=== Collected data entries ===
-- Opening Marker --

===== config.mk =====
export PLATFORM = sky130hd
export DESIGN_NAME = carfield_mailbox_slv
export DESIGN_NICKNAME = d
export VERILOG_FILES = /design/src/rtl/carfield_pkg.sv /design/src/rtl/fifo_v3.sv /design/src/rtl/carfield_mailbox_slv.sv
export SDC_FILE = /design/constraint.sdc
export NUM_CORES = 1
export LEC_CHECK = 0
export CAP_MARGIN = 0
export CORE_MARGIN = 2
export CORE_UTILIZATION = 25
export DETAILED_ROUTE_END_ITERATION = 8
export MAX_ROUTING_LAYER = met4
export PLACE_DENSITY = 0.36
export SLEW_MARGIN = 20
export SYNTH_ARGS = -nofsm -noshare
export SYNTH_HDL_FRONTEND = slang
export SYNTH_SLANG_ARGS = --single-unit

===== constraint.sdc =====
create_clock -name clk_i -period 5.07 [get_ports clk_i]
set_input_delay 0.7605 -clock clk_i [delete_from_list [all_inputs] [get_ports clk_i]]
set_output_delay 0.7605 -clock clk_i [all_outputs]
set_load 0.03 [all_outputs]

===== src/rtl/carfield_pkg.sv =====
// Shared constants and types for the Carfield mailbox slave window.
package carfield_pkg;

  localparam int unsigned MailboxMaxChannels = 8;
  localparam logic [11:0] MailboxChanStride  = 12'h020;

  // Register selector, taken from addr[4:2] within a channel's 0x20 stride.
  typedef enum logic [2:0] {
    MboxDataW    = 3'd0,
    MboxDataR    = 3'd1,
    MboxStatus   = 3'd2,
    MboxDoorbell = 3'd3,
    MboxIrqEn    = 3'd4,
    MboxComplete = 3'd5,
    MboxIrqClr   = 3'd6
  } mbox_reg_e;

  typedef enum logic {
    MboxIdle = 1'b0,
    MboxResp = 1'b1
  } mbox_state_e;

  function automatic logic [31:0] mboxStatus(input logic empty, input logic full,
                                             input logic [7:0] count);
    return {16'h0000, count, 6'b000000, full, empty};
  endfunction

endpackage


===== src/rtl/fifo_v3.sv =====
// Minimal common_cells-compatible FIFO (no fall-through); usage wraps to 0 when full.
module fifo_v3 #(
  parameter int unsigned DATA_WIDTH = 32,
  parameter int unsigned DEPTH      = 8,
  localparam int unsigned ADDR_DEPTH = (DEPTH > 1) ? $clog2(DEPTH) : 1
) (
  input  logic                  clk_i,
  input  logic                  rst_ni,
  input  logic                  flush_i,
  output logic                  full_o,
  output logic                  empty_o,
  output logic [ADDR_DEPTH-1:0] usage_o,
  input  logic [DATA_WIDTH-1:0] data_i,
  input  logic                  push_i,
  output logic [DATA_WIDTH-1:0] data_o,
  input  logic                  pop_i
);

  localparam logic [ADDR_DEPTH:0] CntOne  = (ADDR_DEPTH+1)'(1);
  localparam logic [ADDR_DEPTH:0] CntFull = (ADDR_DEPTH+1)'(DEPTH);
  localparam logic [ADDR_DEPTH-1:0] PtrOne = ADDR_DEPTH'(1);

  logic [DATA_WIDTH-1:0] mem [DEPTH];
  logic [ADDR_DEPTH-1:0] readPtr, writePtr;
  logic [ADDR_DEPTH:0]   count;
  logic                  doPush, doPop;

  assign full_o  = (count == CntFull);
  assign empty_o = (count == '0);
  assign usage_o = count[ADDR_DEPTH-1:0];
  assign data_o  = mem[readPtr];
  assign doPush  = push_i & ~full_o;
  assign doPop   = pop_i & ~empty_o;

  // NOTE: sequential state is updated with non-blocking assignments only, so
  // every register samples the pre-edge value of every other register.
  always_ff @(posedge clk_i or negedge rst_ni) begin
    if (!rst_ni) begin
      readPtr  <= '0;
      writePtr <= '0;
      count    <= '0;
    end else if (flush_i) begin
      readPtr  <= '0;
      writePtr <= '0;
      count    <= '0;
    end else begin
      if (doPush) writePtr <= writePtr + PtrOne;
      if (doPop)  readPtr  <= readPtr + PtrOne;
      case ({doPush, doPop})
        2'b10:   count <= count + CntOne;
        2'b01:   count <= count - CntOne;
        default: count <= count;
      endcase
    end
  end

  // NOTE: storage is deliberately left out of reset; the pointers and count
  // already make stale words unreachable, and a reset here would cost a flop
  // reset per bit.
  always_ff @(posedge clk_i) begin
    if (doPush) mem[writePtr] <= data_i;
  end

endmodule


===== src/rtl/carfield_mailbox_slv.sv =====
// Mailbox slave window: per-channel message FIFO, doorbell, completion flag and
// level interrupts behind a one-request-per-two-cycles register bus.
module carfield_mailbox_slv
  import carfield_pkg::*;
#(
  parameter int unsigned NumChannels = 4,
  parameter int unsigned FifoDepth   = 4
) (
  input  logic                   clk_i,
  input  logic                   rst_i,
  input  logic                   req_valid_i,
  input  logic                   req_write_i,
  input  logic [11:0]            req_addr_i,
  input  logic [31:0]            req_wdata_i,
  input  logic [3:0]             req_wstrb_i,
  output logic                   req_ready_o,
  output logic [31:0]            rsp_rdata_o,
  output logic                   rsp_error_o,
  output logic [NumChannels-1:0] irq_rx_o,
  output logic [NumChannels-1:0] irq_tx_o
);

  localparam int unsigned AddrW = (FifoDepth > 1) ? $clog2(FifoDepth) : 1;
  localparam int unsigned ChanW = $clog2(MailboxMaxChannels);
  localparam logic [11:0] WindowEnd = 12'(NumChannels) * MailboxChanStride;

  mbox_state_e            stateQ;
  logic [NumChannels-1:0] doorbellQ, completionQ, enRxQ, enTxQ;
  logic [NumChannels-1:0] doorbellD, completionD, enRxD, enTxD;
  logic [NumChannels-1:0] fifoFull, fifoEmpty, fifoPush, fifoPop;
  logic [AddrW-1:0]       fifoUsage [NumChannels];
  logic [31:0]            fifoData  [NumChannels];

  logic             accept, inRange, byte0, fullWord;
  logic [ChanW-1:0] chanSel;
  mbox_reg_e        regSel;
  logic [31:0]      rdataD;
  logic             errD;

  assign accept   = (stateQ == MboxIdle) && req_valid_i;
  assign inRange  = req_addr_i < WindowEnd;
  assign chanSel  = req_addr_i[7:5];
  assign regSel   = mbox_reg_e'(req_addr_i[4:2]);
  assign byte0    = req_wstrb_i[0];
  assign fullWord = (req_wstrb_i == 4'hF);

  for (genvar c = 0; c < NumChannels; c++) begin : gen_fifo
    fifo_v3 #(
      .DATA_WIDTH(32),
      .DEPTH     (FifoDepth)
    ) i_fifo (
      .clk_i  (clk_i),
      .rst_ni (~rst_i),
      .flush_i(1'b0),
      .full_o (fifoFull[c]),
      .empty_o(fifoEmpty[c]),
      .usage_o(fifoUsage[c]),
      .data_i (req_wdata_i),
      .push_i (fifoPush[c]),
      .data_o (fifoData[c]),
      .pop_i  (fifoPop[c])
    );
  end

  // NOTE: every signal driven here gets a default before any branch, so no
  // path through the decode can leave a value held and infer a latch.
  always_comb begin
    doorbellD   = doorbellQ;
    completionD = completionQ;
    enRxD       = enRxQ;
    enTxD       = enTxQ;
    fifoPush    = '0;
    fifoPop     = '0;
    rdataD      = '0;
    errD        = 1'b0;
    if (accept) begin
      if (!inRange) begin
        errD = 1'b1;
      end else begin
        for (int c = 0; c < NumChannels; c++) begin
          if (chanSel == ChanW'(c)) begin
            case (regSel)
              MboxDataW: begin
                if (!req_write_i || fifoFull[c] || !fullWord) errD = 1'b1;
                else fifoPush[c] = 1'b1;
              end
              MboxDataR: begin
                if (req_write_i || fifoEmpty[c]) begin
                  errD = 1'b1;
                end else begin
                  fifoPop[c] = 1'b1;
                  rdataD     = fifoData[c];
                end
              end
              MboxStatus: begin
                if (req_write_i) errD = 1'b1;
                else rdataD = mboxStatus(fifoEmpty[c], fifoFull[c],
                                         8'({fifoFull[c], fifoUsage[c]}));
              end
              MboxDoorbell: begin
                if (req_write_i) begin
                  if (byte0 && req_wdata_i[0]) doorbellD[c] = 1'b1;
                end else begin
                  rdataD = {31'b0, doorbellQ[c]};
                end
              end
              MboxIrqEn: begin
                if (req_write_i) begin
                  if (byte0) begin
                    enRxD[c] = req_wdata_i[0];
                    enTxD[c] = req_wdata_i[1];
                  end
                end else begin
                  rdataD = {30'b0, enTxQ[c], enRxQ[c]};
                end
              end
              MboxComplete: begin
                if (req_write_i) begin
                  if (byte0 && req_wdata_i[0]) completionD[c] = 1'b1;
                end else begin
                  rdataD = {31'b0, completionQ[c]};
                end
              end
              MboxIrqClr: begin
                if (req_write_i && byte0) begin
                  if (req_wdata_i[0]) doorbellD[c]   = 1'b0;
                  if (req_wdata_i[1]) completionD[c] = 1'b0;
                end
              end
              default: errD = 1'b1;
            endcase
          end
        end
      end
    end
  end

  // Interrupts are registered from next-state values so they change together
  // with req_ready_o rather than one cycle behind it.
  always_ff @(posedge clk_i or posedge rst_i) begin
    if (rst_i) begin
      stateQ      <= MboxIdle;
      req_ready_o <= 1'b0;
      rsp_rdata_o <= '0;
      rsp_error_o <= 1'b0;
      doorbellQ   <= '0;
      completionQ <= '0;
      enRxQ       <= '0;
      enTxQ       <= '0;
      irq_rx_o    <= '0;
      irq_tx_o    <= '0;
    end else begin
      doorbellQ   <= doorbellD;
      completionQ <= completionD;
      enRxQ       <= enRxD;
      enTxQ       <= enTxD;
      irq_rx_o    <= doorbellD & enRxD;
      irq_tx_o    <= completionD & enTxD;
      case (stateQ)
        MboxIdle: begin
          req_ready_o <= 1'b0;
          if (req_valid_i) begin
            stateQ      <= MboxResp;
            req_ready_o <= 1'b1;
            rsp_rdata_o <= rdataD;
            rsp_error_o <= errD;
          end
        end
        MboxResp: begin
          stateQ      <= MboxIdle;
          req_ready_o <= 1'b0;
        end
        default: begin
          stateQ      <= MboxIdle;
          req_ready_o <= 1'b0;
        end
      endcase
    end
  end

endmodule


==> flow_summary.yaml <==
outcome:
  outcome: "finished clean"
synth:
  synth_area_um2: 23800
  mappedNetlistNets: 1306
  sequential_element_share_of_the_synthesized_area: 0.736
  synth_async_sr_flop_share: 0.144
  post_synthesis_cell_type_count: 62
  syn-instance-count: 1229
  synth-edff-count: 512
  leading_register_cell_type_out_of_synthesis: "sky130_fd_sc_hd__edfxtp_1"
  syn-mean-instance-area_um2: 19.4
  yosys_register_bits: 598
  synth-warning-count: 0
hold_path:
  holdCritPathClass: "input port to async pin"
grt:
  antenna_found_initial: 1
  globalRouteOverflowTotal: 0
  first_global_vias: 12836
  grt_first_pass_wirelength_um: 96600
  globalRouteTotalUtil: 0.143
  grt_start_max_net_pins: 56
cts:
  post_cts_resize_count: 0
  cts_htree_levels: 3
  cts_inserted_buffers: 73
  clk_root_buffer_cell: "sky130_fd_sc_hd__clkbuf_16"
  tritoncts: "done"
  clk_pin_slew_worst_paths_ns: 0.06
  post_cts_hold_buffer_count: 0
  clock_tree.buffer_depth: 3
  postCtsSetupBuffers: 0
  clkLatencyLatePin_ns: 0.62
  cts_num_sinks: 598
route:
  wl_per_cell_um: 25.1
  drt_first_pass_iters: 7
  routed_via_density: 4.52
  vias: 12131
  postRouteAntennaNets: 0
  drc: 0
  wl_um: 67400
  violation_count_after_the_first_detailed_route_iteration: 856
critical_path:
  path_class: "input port to flip-flop"
  cp.required_ns: 5.62
  cp.arrival_ns: 4.00
  cp_cell_sequence: "clkdlybuf4s50_1 > or4_4 > nor3_4 > buf_4 > and2_1 > ha_1 > inv_1 > fa_1 > xor2_1 > nor2_1 > xor2_1"
  path_max_fanout: 55
  worst_setup_path_start_kind: "input port"
  timing.critical_path.mode_cell: "sky130_fd_sc_hd__xor2_1"
  cpPeakStageDelay_ns: 0.72
  regToRegStartpoint: "stateQ"
  critPathLaunch: "req_addr_i[11]"
  timing.critical_path.to_type: "flip-flop"
  crit_path_top_delay_cell: "sky130_fd_sc_hd__buf_4"
floorplan:
  floorplan.initialDensity: 0.251
  dieWidth_um: 313
  die_area_um2: 97800
  fp.dieH_um: 313
  floorplan.io_pins: 94
  fp.coreArea_um2: 94700
  std_cell_rows: 113
place:
  routabilityCongestion: 0.776
  pre_cts_slack_ns: 0.913
  io_buffers: 91
  estimated_wirelength_of_the_detail_placed_design_um: 37800
timing:
  achievable_frequency_mhz: 290
  finClkSkew_ns: 0.0339
  slew_headroom: 0.295
  slew_violations: 0
  timing.final.setup_violations: 0
  grt_setup_unrepaired: "no"
  finalSetupTns_ns: 0
  hold_viol: 0
  final_period_util: 0.680
  worst_slew_pin_slew_ns: 1.05
  min_period_ns: 3.45
  timing.final.ws_setup_ns: 1.62
final_layout:
  final.fill_count: 9257
  multi_input_comb_area_um2: 5840
  antenna_cells_inserted: 0
  nNetsFinal: 1440
  drive_above_1_share: 0.228
  regArea_um2: 17500
  areaGrowthSynthToFinish_pct: 21.0
  final_core_util: 0.304
job:
  drv_cap: 0
pwr:
  vdd.ir_drop.worst_uv: 221
  power.leakage_nw: 9.35
  power_density_over_the_cells_nw_per_um2: 371
==> flip-flops by register name (all words and copies together), names as in the netlist <==
| name | count |
|---|---|
| gen_fifo.i_fifo.mem | 512 |
| completionQ | 4 |
| rsp_rdata_o | 32 |
| irq_tx_o | 4 |
| gen_fifo.i_fifo.readPtr | 8 |
| doorbellQ | 4 |
| irq_rx_o | 4 |
| rsp_error_o | 1 |
| stateQ | 1 |
| gen_fifo.i_fifo.writePtr | 8 |
| enTxQ | 4 |
| gen_fifo.i_fifo.count | 12 |
| enRxQ | 4 |
==> through the flow <==
step / hold slack [ns] / instances / total power, mW / instance area [um^2]
4_1_cts: 0.424 / 2685 / 10.9 / 28800
5_1_grt: 0.439 / 2685 / 11.1 / 28800
6_report: 0.456 / 2685 / 10.7 / 28800
3_3_place_gp: 0.476 / 2553 / 5.66 / 26500
3_5_place_dp: 0.478 / 2553 / 5.66 / 26500
2_1_floorplan: 0.447 / 1229 / 5.52 / 23800
==> kinds of logic after synthesis <==
group	count (synthesis)	synth area share
adder cells (fa/ha/maj)	25	0.0144
XOR/XNOR	25	0.00919
buffers and inverters	106	0.0202
AND/OR/NAND/NOR	173	0.0414
multiplexers	149	0.131
flip-flops	598	0.736
AO/OA/AOI/OAI	153	0.0476
==> area by class of cell <==
cell class | count | share of cell area
sequential | 598 | 0.609
timing repair buffer | 132 | 0.0483
tap | 1265 | 0.0549
clock inverter | 26 | 0.00929
inverter | 33 | 0.00438
clock buffer | 106 | 0.0719
multi-input combinational | 525 | 0.203
==> cell usage in the layout (no fill, tap or decap), drive strengths merged, types with 14 or more instances in the layout <==
cell and n:
clkbuf 106, nand2 63, a22oi 60, edfxtp 512
inv 36, buf 41, and2 25, clkdlybuf4s50 91
clkinv 17, nand3 17, mux4 129, a22o 30
o21ai 21, ha 21, dfrtp 86, mux2 14
==> path summary, 6_finish.rpt <==
check | end | slack [ns] | depth (start not counted)
worst min register to register | gen_fifo[1].i_fifo.count[2] | 0.49 | 1
worst max-delay path | gen_fifo[2].i_fifo.count[2] | 1.62 | 11
max in group asynchronous | rsp_rdata_o[22] | 3.64 | 3
worst max register to register | gen_fifo[2].i_fifo.count[2] | 2.09 | 10
worst min-delay path | rsp_rdata_o[3] | 0.46 | 2
min in group clk_i | gen_fifo[1].i_fifo.count[2] | 0.49 | 1
==> power breakdown <==
part | switching [mW] | internal [mW]
combinational | 0.143 | 0.0627
clock | 2.04 | 3.09
sequential | 0.00431 | 5.35
==> synthesized netlist by cell type, types with 7 or more instances <==
master,count,area (um^2)
sky130_fd_sc_hd__mux2_2,10,113
sky130_fd_sc_hd__a31oi_1,10,62.6
sky130_fd_sc_hd__edfxtp_1,512,15400
sky130_fd_sc_hd__nor2_1,13,48.8
sky130_fd_sc_hd__dfrtp_1,86,2150
sky130_fd_sc_hd__nor3_1,8,40.0
sky130_fd_sc_hd__and2_1,21,131
sky130_fd_sc_hd__nand2_1,63,236
sky130_fd_sc_hd__mux4_2,129,2910
sky130_fd_sc_hd__ha_1,21,263
sky130_fd_sc_hd__o21ai_0,19,95.1
sky130_fd_sc_hd__xnor2_1,13,114
sky130_fd_sc_hd__buf_2,38,190
sky130_fd_sc_hd__a22o_1,30,263
sky130_fd_sc_hd__xor2_1,12,105
sky130_fd_sc_hd__nand3_1,15,75.1
sky130_fd_sc_hd__inv_1,33,124
sky130_fd_sc_hd__and3_1,7,43.8
sky130_fd_sc_hd__clkbuf_1,27,101
sky130_fd_sc_hd__a22oi_1,60,450
==> critical path: cells and delay by family <==
family	cells	cell delay, ns
XOR/XNOR	2	0.31
adder cells (fa/ha/maj)	2	0.58
buffers and inverters	3	1.18
AND/OR/NAND/NOR	4	1.17
==> per-layer routing <==
| metal | vias to the layer above | GRT usage | part of all wire |
|---|---|---|---|
| met2 | 308 | 0.218 | 0.47 |
| met3 | 87 | 0.0249 | 0.042 |
| met1 | 6469 | 0.196 | 0.47 |
| met4 | 0 | 0.0421 | 0.022 |
| met5 | - | - | 0 |
| li1 | 5267 | - | - |
Power figures use the tool's default switching activity.
==> RTL change: new RTL, same flow settings <==
Set the parameter `NumChannels` to 8 (it was 4).
--- a/src/rtl/carfield_mailbox_slv.sv
+++ b/src/rtl/carfield_mailbox_slv.sv
@@ -4,5 +4,5 @@
   import carfield_pkg::*;
 #(
-  parameter int unsigned NumChannels = 4,
+  parameter int unsigned NumChannels = 8,
   parameter int unsigned FifoDepth   = 4
 ) (
Ports: changed (resized irq_rx_o and irq_tx_o); port bits go from 94 to 102. The function was not compared with the original's and may differ.
==> RTL change against the unedited design <==
Worst setup slack worse by 0.083 ns; combinational power increased by 130%; sequential share of layout area rose by 1.0 points; design area rose by 92%; register-to-register slack got worse by 0.26 ns; sequential cell count up 564; total power rose by 91%; area after synthesis increased by 94%; non-clock buffer count is 97 higher; routed wire length rose by 100%; critical path depth down 4; die area up 92%; largest cell class unchanged.
==> RTL change: results (changes against the unedited design) <==
layout:
  nets: 2667  # +85%
  drive_above_1_share: 0.262  # +0.0334
  largestRegisters: "gen_fifo.i_fifo.mem: 1024 flops, rsp_rdata_o: 32 flops, gen_fifo.i_fifo.count: 24 flops"
  nFillCells: 17800  # +93%
synth:
  ys_async_sr_fraction: 0.119  # -0.0251
  synth_mux_area_frac: 0.131  # -0.000697
  synth_area_leaders: "edfxtp_1 (67%), mux4_2 (12%), dfrtp_1 (7.5%), ha_1 (1.1%), a22o_1 (1.1%)"
  synth.distinct_cells: 78  # +26%
  seq_area_frac_synth: 0.741  # +0.00498
  synth-edff-count: 1024  # +100%
  synth-xor-area-share: 0.00929  # +0.000103
  synthTopCellsByCount: "edfxtp_1 (1024), mux4_2 (256), dfrtp_1 (138), nand2_1 (79), buf_2 (60)"
  synth.avg_cell_area_um2: 19.8  # +2.4%
  mappedNetlistNets: 2428  # +86%
sta:
  tightest_slew_ns: 0.991  # -0.0635 ns
  finalClockSkew_ns: 0.0339  # +0.0000211 ns
detailed_routing:
  routed_wl_mm: 138  # +100%
  met2WireLength_mm: 69.5  # +120%
  avgViaCountPerCell: 4.62  # +2.3%
  wl_met3_mm: 4.71  # +68%
  first_pass_iters: 8  # +1
  wl_met1_mm: 60.2  # +90%
  drt_iter0_drc: 1856  # +120%
setup_path:
  critPathTopFamily: "simple AND/OR/NAND/NOR gates"
  worstRegToRegCells: 6  # -4
  path_max_fanout: 11  # -80%
  crit_arrival_ns: 3.99  # about the same
  crit_slowest_cell: "or4_1"
  slowest_delay_ns: 0.66  # -0.06 ns
outcome:
  status: "finished, final reports clean"
place:
  portBuffers: 99  # +8.8%
  dpl.cell_count: 4893  # +92%
  dp_hpwl_mm: 89.6  # +140%
clock_tree:
  root_buffer: "clkbuf_16"
  htree_num_levels: 4  # +1
  cts_buffers: 135  # +85%
global_route:
  grt_util_met1: 0.192  # -0.00459
  antenna_found_initial: 3  # +2
  grt_max_degree: 78  # +39%
  grt_first_pass_wirelength_mm: 195  # +100%
  met2_usage: 0.254  # +0.0353
  gr-usage-met3: 0.0229  # -0.00202
  gr-usage-all-layers: 0.152  # +0.00846
power_and_ir_drop:
  p_leak_nw: 17.6  # +88%
  peakVddDrop_uv: 310  # +40%
hold_path:
  hp-class: "register to register"
## RTL change: path summary, 6_finish.rpt
kind,slack [ns],to
hold / removal,0.48,rsp_rdata_o[31]
hold reg to reg,0.48,rsp_rdata_o[31]
max in group asynchronous,3.48,gen_fifo[2].i_fifo.readPtr[1]
setup / recovery,1.54,gen_fifo[6].i_fifo.mem[2][20]
setup reg to reg,1.83,gen_fifo[6].i_fifo.mem[2][20]
min in group asynchronous,0.50,gen_fifo[1].i_fifo.writePtr[0]
## RTL change: kinds of logic (layout without fill, tap and decap cells)
logic type | Yosys count | count (layout)
buffers and inverters | 184 | 537
AOI/OAI and AO/OA | 307 | 307
xor gates and xnor gates | 49 | 49
other | 0 | 1
adders and majority gates | 49 | 49
muxes | 281 | 281
and+or+nand+nor | 295 | 295
DFF | 1162 | 1162
## RTL change: stage by stage
step                      worst slack, ns  hold WS (ns)   util  area [um2]  power, W
final                                1.54         0.483  0.302       55300    0.0205
after global routing                 1.38         0.508  0.302       55300    0.0212
after CTS                            1.54         0.487  0.302       55400    0.0208
after detailed placement            0.721         0.475  0.278       51000    0.0111
after global placement              0.792         0.469  0.278       51000    0.0111
after floorplan                     0.613         0.448      -       46200    0.0108
## RTL change: cell type report
cell class / instances / area [um2] / share of cell area
Multi-Input combinational cell: 981 / 11200 / 0.203
Tap cell: 2464 / 3080 / 0.0557
Clock buffer: 184 / 3760 / 0.0679
Inverter: 57 / 219 / 0.00396
Sequential cell: 1162 / 34200 / 0.619
Clock inverter: 67 / 622 / 0.0112
Antenna cell: 1 / 2.50 / 0.0000452
Timing Repair Buffer: 229 / 2160 / 0.0391
## RTL change: where the power goes
part           internal, W  leakage [nW]  switching, W
registers           0.0104          11.0     0.0000123
clock network      0.00555          2.13       0.00402
logic             0.000125          4.47      0.000353
total               0.0161          17.6       0.00438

-- Closing Marker --

=== WHAT IS EXPECTED ===
Of all the entries above, retype exactly the lines from the line with "post_cts_hold_buffer_count: 0" to the line with "wl_um: 67400", both included, and no others.

=== YOUR RESPONSE ===
  post_cts_hold_buffer_count: 0
  clock_tree.buffer_depth: 3
  postCtsSetupBuffers: 0
  clkLatencyLatePin_ns: 0.62
  cts_num_sinks: 598
route:
  wl_per_cell_um: 25.1
  drt_first_pass_iters: 7
  routed_via_density: 4.52
  vias: 12131
  postRouteAntennaNets: 0
  drc: 0
  wl_um: 67400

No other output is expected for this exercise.